> **Work item**
Count the lines of the records below that hold the word "higher", and give only the number.

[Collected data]
━━━━━━━━

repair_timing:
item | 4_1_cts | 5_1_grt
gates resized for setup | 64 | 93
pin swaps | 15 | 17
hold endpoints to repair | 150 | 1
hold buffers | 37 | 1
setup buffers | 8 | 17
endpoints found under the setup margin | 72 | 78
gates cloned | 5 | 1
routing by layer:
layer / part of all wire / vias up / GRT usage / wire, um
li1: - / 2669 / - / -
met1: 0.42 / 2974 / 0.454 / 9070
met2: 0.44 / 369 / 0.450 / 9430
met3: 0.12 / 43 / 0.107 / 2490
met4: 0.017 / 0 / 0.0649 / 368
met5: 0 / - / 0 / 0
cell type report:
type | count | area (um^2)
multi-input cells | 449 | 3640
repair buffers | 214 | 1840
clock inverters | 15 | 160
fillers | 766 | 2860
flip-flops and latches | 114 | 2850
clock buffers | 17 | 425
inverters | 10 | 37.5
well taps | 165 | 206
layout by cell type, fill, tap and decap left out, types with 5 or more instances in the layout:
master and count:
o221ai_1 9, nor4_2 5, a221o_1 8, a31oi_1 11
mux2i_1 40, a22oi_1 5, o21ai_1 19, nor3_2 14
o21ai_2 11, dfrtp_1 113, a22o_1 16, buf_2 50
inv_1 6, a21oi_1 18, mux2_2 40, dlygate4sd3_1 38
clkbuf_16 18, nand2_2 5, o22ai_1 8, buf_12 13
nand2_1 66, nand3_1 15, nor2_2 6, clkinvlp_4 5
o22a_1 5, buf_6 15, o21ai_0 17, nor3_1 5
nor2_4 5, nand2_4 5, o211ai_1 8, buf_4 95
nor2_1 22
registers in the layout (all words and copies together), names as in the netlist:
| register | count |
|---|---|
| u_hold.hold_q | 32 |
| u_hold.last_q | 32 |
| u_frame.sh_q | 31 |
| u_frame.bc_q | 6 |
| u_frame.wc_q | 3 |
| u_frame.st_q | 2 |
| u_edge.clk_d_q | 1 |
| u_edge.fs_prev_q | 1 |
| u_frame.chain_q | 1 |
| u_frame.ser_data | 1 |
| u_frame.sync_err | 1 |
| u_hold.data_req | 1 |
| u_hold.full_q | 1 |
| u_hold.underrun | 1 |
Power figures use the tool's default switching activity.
<file path="src/rtl/bus_arb_pkg.sv">
package bus_arb_pkg;

  // Width of the word-select field taken from address bits [3:2]
  localparam int unsigned WSEL_W = 2;

  // A transfer at the last word of a quad-word closes it
  function automatic logic last_word(input logic [WSEL_W-1:0] wsel);
    return &wsel;
  endfunction

  // A safe point is any idle cycle or any closing word
  function automatic logic is_safe(input logic active, input logic [WSEL_W-1:0] wsel);
    return !active || last_word(wsel);
  endfunction

endpackage

</file>
<file path="src/rtl/bus_arb_safe_pt.sv">
module bus_arb_safe_pt
  import bus_arb_pkg::*;
(
  input  logic              bus_active,
  input  logic [WSEL_W-1:0] addr_word,
  output logic              safe_pt,
  output logic              idle_pt,
  output logic              close_pt
);

  always_comb begin
    idle_pt  = !bus_active;
    close_pt = bus_active && last_word(addr_word);
    safe_pt  = is_safe(bus_active, addr_word);
  end

endmodule

</file>
<file path="src/rtl/bus_arb_prio_pick.sv">
module bus_arb_prio_pick #(
  parameter int unsigned N     = 4,
  parameter int unsigned DEF   = 0,
  parameter int unsigned IDX_W = 2
) (
  input  logic [N-1:0]     req,
  output logic [N-1:0]     pick_oh,
  output logic [IDX_W-1:0] pick_idx,
  output logic             pick_valid
);

  // higher[i]: some master with a lower index is requesting
  logic [N-1:0] higher;

  assign higher[0] = 1'b0;

  genvar gi;
  generate
    for (gi = 1; gi < N; gi++) begin : g_chain
      assign higher[gi] = higher[gi-1] | req[gi-1];
    end
  endgenerate

  logic [N-1:0] win;
  assign win        = req & ~higher;
  assign pick_valid = |req;

  // one-hot of the winner, or of the default master when nobody asks
  always_comb begin
    pick_oh = '0;
    if (pick_valid) pick_oh = win;
    else            pick_oh[DEF] = 1'b1;
  end

  // index found independently of the one-hot vector
  always_comb begin
    pick_idx = IDX_W'(DEF);
    for (int i = N - 1; i >= 0; i--) begin
      if (req[i]) pick_idx = IDX_W'(i);
    end
  end

endmodule

</file>
<file path="src/rtl/bus_arb_grant_reg.sv">
module bus_arb_grant_reg #(
  parameter int unsigned N     = 4,
  parameter int unsigned DEF   = 0,
  parameter int unsigned IDX_W = 2
) (
  input  logic             clk,
  input  logic             rst_n,
  input  logic             load,
  input  logic [N-1:0]     next_oh,
  input  logic [IDX_W-1:0] next_idx,
  output logic [N-1:0]     gnt_q,
  output logic [IDX_W-1:0] owner_q
);

  localparam logic [N-1:0] DEF_OH = N'(1) << DEF;

  always_ff @(posedge clk or negedge rst_n) begin
    if (!rst_n) begin
      gnt_q   <= DEF_OH;
      owner_q <= IDX_W'(DEF);
    end else if (load) begin
      gnt_q   <= next_oh;
      owner_q <= next_idx;
    end
  end

endmodule

</file>
<file path="src/rtl/burst_bound_arb.sv">
module burst_bound_arb
  import bus_arb_pkg::*;
#(
  parameter int unsigned N_MASTERS      = 4,
  parameter int unsigned DEFAULT_MASTER = 0,
  localparam int unsigned IDX_W = (N_MASTERS > 1) ? $clog2(N_MASTERS) : 1
) (
  input  logic                 clk,
  input  logic                 rst_n,
  input  logic [N_MASTERS-1:0] req,
  input  logic                 bus_active,
  input  logic [1:0]           addr_word,
  output logic [N_MASTERS-1:0] gnt,
  output logic [IDX_W-1:0]     owner
);

  // named internal events, visible to the checker
  logic                 safe_pt;
  logic                 idle_pt;
  logic                 close_pt;
  logic [N_MASTERS-1:0] pick_oh;
  logic [IDX_W-1:0]     pick_idx;
  logic                 pick_valid;

  bus_arb_safe_pt u_safe (
    .bus_active (bus_active),
    .addr_word  (addr_word),
    .safe_pt    (safe_pt),
    .idle_pt    (idle_pt),
    .close_pt   (close_pt)
  );

  bus_arb_prio_pick #(
    .N     (N_MASTERS),
    .DEF   (DEFAULT_MASTER),
    .IDX_W (IDX_W)
  ) u_pick (
    .req        (req),
    .pick_oh    (pick_oh),
    .pick_idx   (pick_idx),
    .pick_valid (pick_valid)
  );

  bus_arb_grant_reg #(
    .N     (N_MASTERS),
    .DEF   (DEFAULT_MASTER),
    .IDX_W (IDX_W)
  ) u_greg (
    .clk      (clk),
    .rst_n    (rst_n),
    .load     (safe_pt),
    .next_oh  (pick_oh),
    .next_idx (pick_idx),
    .gnt_q    (gnt),
    .owner_q  (owner)
  );

endmodule

</file>
<file path="config.mk">
export PLATFORM = sky130hd
export DESIGN_NAME = burst_bound_arb
export DESIGN_NICKNAME = d
export VERILOG_FILES = /design/src/rtl/bus_arb_pkg.sv /design/src/rtl/bus_arb_safe_pt.sv /design/src/rtl/bus_arb_prio_pick.sv /design/src/rtl/bus_arb_grant_reg.sv /design/src/rtl/burst_bound_arb.sv
export SDC_FILE = /design/constraint.sdc
export NUM_CORES = 1
export LEC_CHECK = 0
export BUFFER_PORTS_ARGS = -buffer_cell sky130_fd_sc_hd__buf_4
export CORE_AREA = 5 5 42 44
export DETAILED_ROUTE_END_ITERATION = 10
export DIE_AREA = 0 0 47 49
export GPL_TIMING_DRIVEN = 0
export SLEW_MARGIN = 20
export SYNTH_ARGS = -nofsm -noshare
export SYNTH_HDL_FRONTEND = slang
export SYNTH_SLANG_ARGS = --single-unit
export TNS_END_PERCENT = 30
</file>
<file path="constraint.sdc">
create_clock -name clk -period 0.8 [get_ports clk]
set_input_delay 0.16 -clock clk [delete_from_list [all_inputs] [get_ports clk]]
set_output_delay 0.16 -clock clk [all_outputs]
set_load 0.05 [all_outputs]
</file>
==> run metrics, run 1 <==
run status complete, but fails checks; failing checks negative setup slack; switching share of power 30.1%; CP max stage delay around 540 ps; #FFs+latches synth 6; fin. max-slew vios 0; slew margin rel. 82.2%; Num CTS Buffers 3; All-Layer GR Usage 7.28%; Die Wd 47 um; largest net degree at the start of global routing 11; Overflow after GRT 0; H-tree depth 1; layout cell share with drive strength beyond 1 47.9%; complex-gate fraction of the synthesized area 24.4%; crit-path cells buf_8; drt first-iter violations 1; Final setup viols 7; first-pass GRT wire length 1140 um; antenna violations before repair 0; CP max-delay cell dfstp_2; Critical R2R Capture u_greg.gnt_q[0]; post-route ant nets 0; Critical Path AT 920 ps; Reg clk slew, reported paths 50 ps; Hold Vio Cnt, Final 0; Min Hold Slack roughly 130 ps; simple-gate share of the synthesized area 16.4%; R2R depth 3; leading post-synthesis cells by cell area dfrtp_1, dfstp_2, nand2_1; area leader, netlist dfrtp_1; post-synthesis sequential area ratio between 50% and 60%; clock root cell clkbuf_4; Buf/Inv on CP 1; Worst EP required approximately 640 ps; antenna diode count 0; logic gate share of total power between 20% and 30%; port bufs 14; Avg Cell Area, Syn ~10 um^2; vias in the first global route around 280; Post-Syn Instances 28; CP Capture Point gnt[0]; Worst Clk Skew 0 ps; Core Region about 1400 um^2; clk buf depth 2; Setup crit end kind output pin; Initial Utilization 20.1%; Reg power frac 38.6%; synthesized area ~280 um^2; DRC 0; Final TNS setup -1040 ps; largest family of logic cells by synthesized area compound AO/OA/AOI/OAI gates; Yosys top cell area share 44.4%; number of core rows 14; period utilization 135%; cell family contributing the most delay on the critical path flip-flops; Hold Path Class in -> reg; Final min period 1080 ps; die area 2300 um^2; routability congestion estimate 0.817; Via Count approximately 270; clk_lat worst skew 240 ps; Fillers between 150 and 200; Worst VDD drop ~0.67 mV; Tightest Pin Transition 264 ps; Max Fanout on Critical Path 2; die height 49 um; CP startpoint u_greg.gnt_q[0]; hold depth 2; R2R Setup Slk -20 ps; Util after Layout 34.1%; CTS tree yes; Pint about 630 uW; WL/cell 10.2 um; total power 904 uW; worst r2r src u_greg.gnt_q[0]; area delta synth->final 69.8%; crit path launch type flip-flop; yosys warns 0; setup ws final -284 ps; Final nets 58; crit path kind reg -> out; TritonRoute pass-1 iters 2; P_leak about 0.00022 uW; Max Cap Viol 0; Sink Count 6; Clk pwr share 33.5%; Critical Path Stages 1; Pwr Density approximately 1900 nW/um^2; RSZ-0062 raised after global routing true; xor and xnor area share after synthesis 0%; number of distinct library cells after synthesis 15; adder-cell share of the synthesized area 0%; synthesized net count 37; post-synthesis mux area share 0%; IO Pins 15; Routed WL 653 um; Psw 272 uW; Avg Vias per Cell 4.19; Fmax 923 MHz
## cells in the mapped netlist (all sizes together)
cell type  count
nand2          6
a21boi         1
dfstp          1
nor3           1
nand2b         1
o41ai          1
nor2           2
buf            1
nand3          1
o21ai          5
dfrtp          5
o31ai          1
a21oi          1
inv            1
## routing by layer
| metal | wire (um) | vias to the layer above | GRT usage [%] |
|---|---|---|---|
| met1 | 297 | 113 | 9.56 |
| met5 | 0 | - | 0 |
| met3 | 100 | 2 | 4.43 |
| li1 | - | 137 | - |
| met2 | 240 | 16 | 8.14 |
| met4 | 15 | 0 | 5.53 |
## flip-flops by register name (all words and copies together) (netlist names)
register        flops
u_greg.owner_q      2
u_greg.gnt_q        4
## what timing repair did
| item | in CTS | in global routing |
|---|---|---|
| pin swaps | 0 | 0 |
| cloned | 0 | 0 |
| hold buffers | 1 | 0 |
| buffers inserted | 0 | 1 |
| setup endpoints to repair | 6 | 6 |
| hold endpoints to repair | 6 | 0 |
| gates resized for setup | 7 | 1 |
## logic make-up after synthesis
kind of cell	after synthesis
and+or+nand+nor	11
DFF	6
AOI/OAI and AO/OA	9
buffers and inverters	2
## layout by cell type, fill, tap and decap left out
master	netlist	routed
buf_4	0	9
a21oi_1	1	1
o21ai_0	4	3
dlygate4sd3_1	0	1
dfstp_2	1	1
clkbuf_1	0	1
o41ai_1	1	1
buf_6	1	6
inv_1	1	1
o21ai_1	0	1
nand3_1	1	1
dfrtp_2	0	1
o31ai_1	1	1
nand2_1	6	6
buf_8	0	1
dfrtp_1	5	4
clkbuf_4	0	3
nor2_1	2	2
nand2b_1	1	1
nor3_1	1	1
a21boi_4	1	1
o21ai_2	1	1
## power by group through the flow
stage                     combinational, uW  sequential (uW)  clock (uW)
after detailed placement                226              349           0
after CTS                               248              350         322
after floorplan                        48.1              431           0
after global routing                    271              351         345
final                                   253              349         302
after global placement                  223              348           0
## stage by stage
step                      setup WS (ps)  std cells  instance area, um^2
after detailed placement          -65.9         58                  408
after global routing               -304         64                  478
after global placement            -54.6         58                  408
final                              -284         64                  478
after floorplan                   -81.4         28                  283
after CTS                          -302         63                  470
## cell type report
type | instances | area (um^2) | share of cell area (%)
clock buffer | 4 | 26.3 | 5.50
timing repair buffer | 16 | 149 | 31.2
tap | 16 | 20.0 | 4.19
sequential | 6 | 153 | 31.9
multi-input combinational | 20 | 115 | 24.1
inverter | 1 | 3.75 | 0.785
buffer | 1 | 11.3 | 2.36
## worst min path at each step
| stage | slack (ps) | to | from |
|---|---|---|---|
| 2_1_floorplan | -140 | u_greg.gnt_q[1] | rst_n |
| 5_1_grt | 130 | u_greg.gnt_q[2] | req[0] |
| 3_3_place_gp | -30 | u_greg.owner_q[1] | rst_n |
| 3_5_place_dp | -30 | u_greg.owner_q[1] | rst_n |
| 6_report | 130 | u_greg.gnt_q[2] | req[0] |
| 4_1_cts | 120 | u_greg.gnt_q[2] | req[0] |
Note: power is estimated with default switching activity, not from simulation.
==> run 2, diff against run 1 <==
--- a/config.mk
+++ b/config.mk
@@ -13,5 +13,6 @@
 export SLEW_MARGIN = 20
 export SYNTH_ARGS = -nofsm -noshare
 export SYNTH_HDL_FRONTEND = slang
+export SYNTH_HIERARCHICAL = 1
 export SYNTH_SLANG_ARGS = --single-unit
 export TNS_END_PERCENT = 30
==> constraint.sdc (replaced) <==
create_clock -name clk -period 1.4 [get_ports clk]
set_input_delay 0.28 -clock clk [delete_from_list [all_inputs] [get_ports clk]]
set_output_delay 0.28 -clock clk [all_outputs]
set_load 0.05 [all_outputs]
==> run metrics, run 2 <==
Via Count 252; drt first-iter violations 11; fin. max-slew vios 0; Overflow after GRT 0; CP max stage delay about 520 ps; slew margin rel. between 80% and 90%; CP Capture Point gnt[0]; Fmax 811 MHz; worst r2r src u_greg/gnt_q[2]; DP Cell Count 54; Final nets 53; Tightest Pin Transition about 180 ps; commonest cells after routing, fill and taps aside buf_4, mux2_4, dfrtp_1, clkbuf_4; Critical R2R Capture u_greg/gnt_q[2]; period utilization approximately nine tenths; largest register by flop count u_greg/gnt_q; Critical Path Stages 1; All-Layer GR Usage 7.43%; Largest regs u_greg/gnt_q x4, u_greg/owner_q x2; synthesized net count 33; commonest non-fill, non-tap cell in the layout buf_4; post-route ant nets 0; Max Cap Viol 0; H-tree depth 1; CTS tree yes; clock root cell clkbuf_4; cell family contributing the most delay on the critical path flip-flops; first-pass GRT wire length 1210 um; number of core rows 14; Hold Path Class in -> async; Post-Syn Instances 24; Final setup viols 0; P_leak 0.000261 uW; synthesized area 323 um^2; yosys warns 6; Setup crit end kind output pin; run status complete, no violations; Max Fanout on Critical Path 2; max FFs per register 4; R2R depth 1; Buf/Inv on CP 1; antenna violations before repair 0; Worst Clk Skew 0 ps; die height roughly 49 um; antenna diode count 0; IO Pins 15; crit path launch type flip-flop; total power between 500 and 600 uW; Critical Path AT approximately 950 ps; Worst VDD drop 0.388 mV; routability congestion estimate 0.707; Die Wd 47 um; Final min period 1230 ps; largest net degree at the start of global routing 7; CP startpoint u_greg/gnt_q[0]; post-cts sizing count 0; Reg clk slew, reported paths roughly 60 ps; vias in the first global route between 200 and 300; DRC 0; Avg Vias per Cell approximately 4.3; clk_lat worst skew 240 ps; CP max-delay cell dfstp_2; Final TNS setup 0 ps; Core Region between 1000 and 1500 um^2; crit-path cells buf_4; port bufs 14; RSZ-0062 raised after global routing false; footprint of the multi-input gates 156 um^2; TritonRoute pass-1 iters 4; Worst EP required 1120 ps; Avg Cell Area, Syn between 10 and 15 um^2; Post-Layout Cell Count 59; Hold Vio Cnt, Final 0; Pwr Density about 1100 nW/um^2; Fillers 152; crit path kind reg -> out; layout cell share with drive strength beyond 1 between 60 and 70%; Routed WL 694 um; Sink Count 6; sequential cell area ~150 um^2; clk buf depth 2; Num CTS Buffers 3; Initial Utilization 23.0%; Post-DP HPWL 525 um; R2R Setup Slk 640 ps; WL/cell 11.8 um; die area about 2300 um^2; area delta synth->final 50.0%
## run 2: layout make-up
class                   instances  share of cell area [%]
multi-input cells              16                    32.3
flip-flops and latches          6                    31.3
repair buffers                 15                    23.8
clock buffers                   4                    5.43
well taps                      16                    4.13
plain buffers                   1                    2.33
inverters                       1                   0.775
## run 2: metrics by stage
step / hold WS, ps / cell area [um^2] / setup WS [ps] / utilization [%]
after floorplan: -15.6 / 323 / 398 / -
after detailed placement: 93.5 / 448 / 274 / 32.0
final: 372 / 484 / 167 / 34.6
after global routing: 381 / 484 / 137 / 34.6
after global placement: 94.9 / 448 / 274 / 32.0
after CTS: 365 / 484 / 155 / 34.6
## run 2: per-layer routing
layer  GRT usage (%)  part of all wire (%)  up-vias
li1                -                     -      119
met1            8.02                    41      125
met2            11.5                    54        8
met3            3.32                   4.9        0
met4            4.15                     0        0
met5               0                     0        -
## run 2: where the power goes
group / leakage [uW] / internal (uW) / switching, uW
clock: 0.0000150 / 109 / 71.7
sequential: 0.0000764 / 190 / 7.82
combinational: 0.000170 / 67.7 / 83.9
## run 2: worst min path at each step
stage	endpoint	slack, ps	depth (start not counted)
6_report	u_greg/gnt_q[2]	370	2
2_1_floorplan	u_greg/gnt_q[1]	-20	0
3_3_place_gp	u_greg/gnt_q[2]	90	1
3_5_place_dp	u_greg/owner_q[1]	90	1
5_1_grt	u_greg/gnt_q[2]	380	2
4_1_cts	u_greg/gnt_q[2]	370	2
## run 2: repair_timing
item | in CTS | in global routing
buffers inserted | 0 | 0
endpoints found under the setup margin | 0 | 0
endpoints found under the hold margin | 5 | 0
hold buffers | 1 | 0
==> run 3, diff against run 2 <==
--- a/config.mk
+++ b/config.mk
@@ -10,6 +10,7 @@
 export DETAILED_ROUTE_END_ITERATION = 10
 export DIE_AREA = 0 0 47 49
 export GPL_TIMING_DRIVEN = 0
+export SETUP_SLACK_MARGIN = 0.2
 export SLEW_MARGIN = 20
 export SYNTH_ARGS = -nofsm -noshare
 export SYNTH_HDL_FRONTEND = slang
==> run metrics, run 3 (synthesis gave the netlist of run 2 again) <==
run status complete, no violations; buffer count from post-CTS setup fixing 0; Initial Utilization 23.0%; crit path kind reg -> out; Max Fanout on Critical Path 2; P_leak roughly 0.00026 uW; max FFs per register 4; worst slack, placed 274 ps; Overflow after GRT 0; clock root cell clkbuf_4; Worst VDD drop between 0.3 and 0.4 mV; cell family contributing the most delay on the critical path flip-flops; Sink Count 6; Fillers 150; clk buf depth 2; Pwr Density 1090 nW/um^2; drt first-iter violations 11; post-route ant nets 0; TritonRoute pass-1 iters 4; number of core rows 14; largest net degree at the start of global routing 7; H-tree depth 1; die height around 49 um; Tightest Pin Transition roughly 180 ps; Final TNS setup 0 ps; Final setup viols 0; Max Cap Viol 0; commonest non-fill, non-tap cell in the layout buf_4; Hold Vio Cnt, Final 0; port bufs 14; IO Pins 15; vias in the first global route between 200 and 300; CTS tree yes; layout cell share with drive strength beyond 1 62.8%; Post-DP HPWL about 520 um; first-pass GRT wire length 1220 um; period utilization around 86%; Final nets 53; WL/cell 11.8 um; antenna violations before repair 0; die area around 2300 um^2; crit-path cells buf_8; routability congestion estimate between 0.7 and 0.8; Worst EP required 1120 ps; commonest cells after routing, fill and taps aside buf_4, mux2_4, dfrtp_1, clkbuf_4; Critical Path AT between 900 and 1000 ps; Die Wd 47 um; Fmax 830 MHz; CP max stage delay 540 ps; Routed WL between 600 and 700 um; RSZ-0062 raised after global routing true; Via Count 252; slew margin rel. between 80% and 90%; DRC 0; CP max-delay cell dfstp_2; All-Layer GR Usage 7.50%; Hold Path Class in -> async; crit path launch type flip-flop; Final min period between 1000 and 1500 ps; largest register by flop count u_greg/gnt_q; Setup crit end kind output pin; Avg Vias per Cell 4.27; antenna diode count 0; fin. max-slew vios 0; Core Region 1400 um^2; Buf/Inv on CP 1; setup ws final 195 ps; Worst Clk Skew 0 ps; Reg clk slew, reported paths 60 ps; area delta synth->final 52.3%; Largest regs u_greg/gnt_q x4, u_greg/owner_q x2; Num CTS Buffers 3; clk_lat worst skew 240 ps
[run 3: area by class of cell]
type                            count  area [um^2]  area share (%)
Buffer                              1         11.3            2.29
Inverter                            1         3.75           0.763
Tap cell                           16         20.0            4.07
Sequential cell                     6          151            30.8
Multi-Input combinational cell     16          156            31.8
Clock buffer                        4         26.3            5.34
Timing Repair Buffer               15          123            24.9
[run 3: per-stage QoR]
step / total power, uW / std cells / hold slack [ps] / area (um^2) / util [%]
after global placement: 350 / 54 / 94.9 / 448 / 32.0
after CTS: 542 / 59 / 365 / 492 / 35.1
after global routing: 562 / 59 / 381 / 492 / 35.1
after floorplan: 296 / 24 / -15.6 / 323 / -
after detailed placement: 351 / 54 / 93.5 / 448 / 32.0
final: 536 / 59 / 372 / 492 / 35.1
[run 3: what timing repair did]
action	in CTS	in global routing
gates resized for setup	2	0
setup endpoints to repair	1	1
hold endpoints to repair	5	0
hold buffers	1	0
[run 3: worst paths after layout]
check	start	end	slack [ps]	cells after the start
setup / recovery	u_greg/gnt_q[0]	gnt[0]	200	1
max in group asynchronous	rst_n	u_greg/gnt_q[0]	810	2
setup reg to reg	u_greg/gnt_q[2]	u_greg/gnt_q[2]	640	1
hold reg to reg	u_greg/owner_q[0]	u_greg/owner_q[0]	510	1
min in group clk	req[0]	u_greg/gnt_q[0]	400	3
hold / removal	rst_n	u_greg/gnt_q[2]	370	2
[run 3: where the power goes]
| group | switching, uW | internal [uW] | leakage, uW |
|---|---|---|---|
| sequential | 9.02 | 190 | 0.0000764 |
| clock | 71.8 | 109 | 0.0000150 |
| combinational | 84.0 | 72.4 | 0.000172 |
| total | 165 | 371 | 0.000264 |
[run 3: routing by layer]
| layer | share of wire, % | wire length (um) | GRT usage (%) | up-vias |
|---|---|---|---|---|
| met4 | 0 | 0 | 4.15 | 0 |
| li1 | - | - | - | 119 |
| met2 | 54 | 373 | 11.5 | 8 |
| met5 | 0 | 0 | 0 | - |
| met1 | 39 | 274 | 7.80 | 125 |
| met3 | 6.8 | 47 | 4.06 | 0 |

━━━━━━━━

> **Response area**
5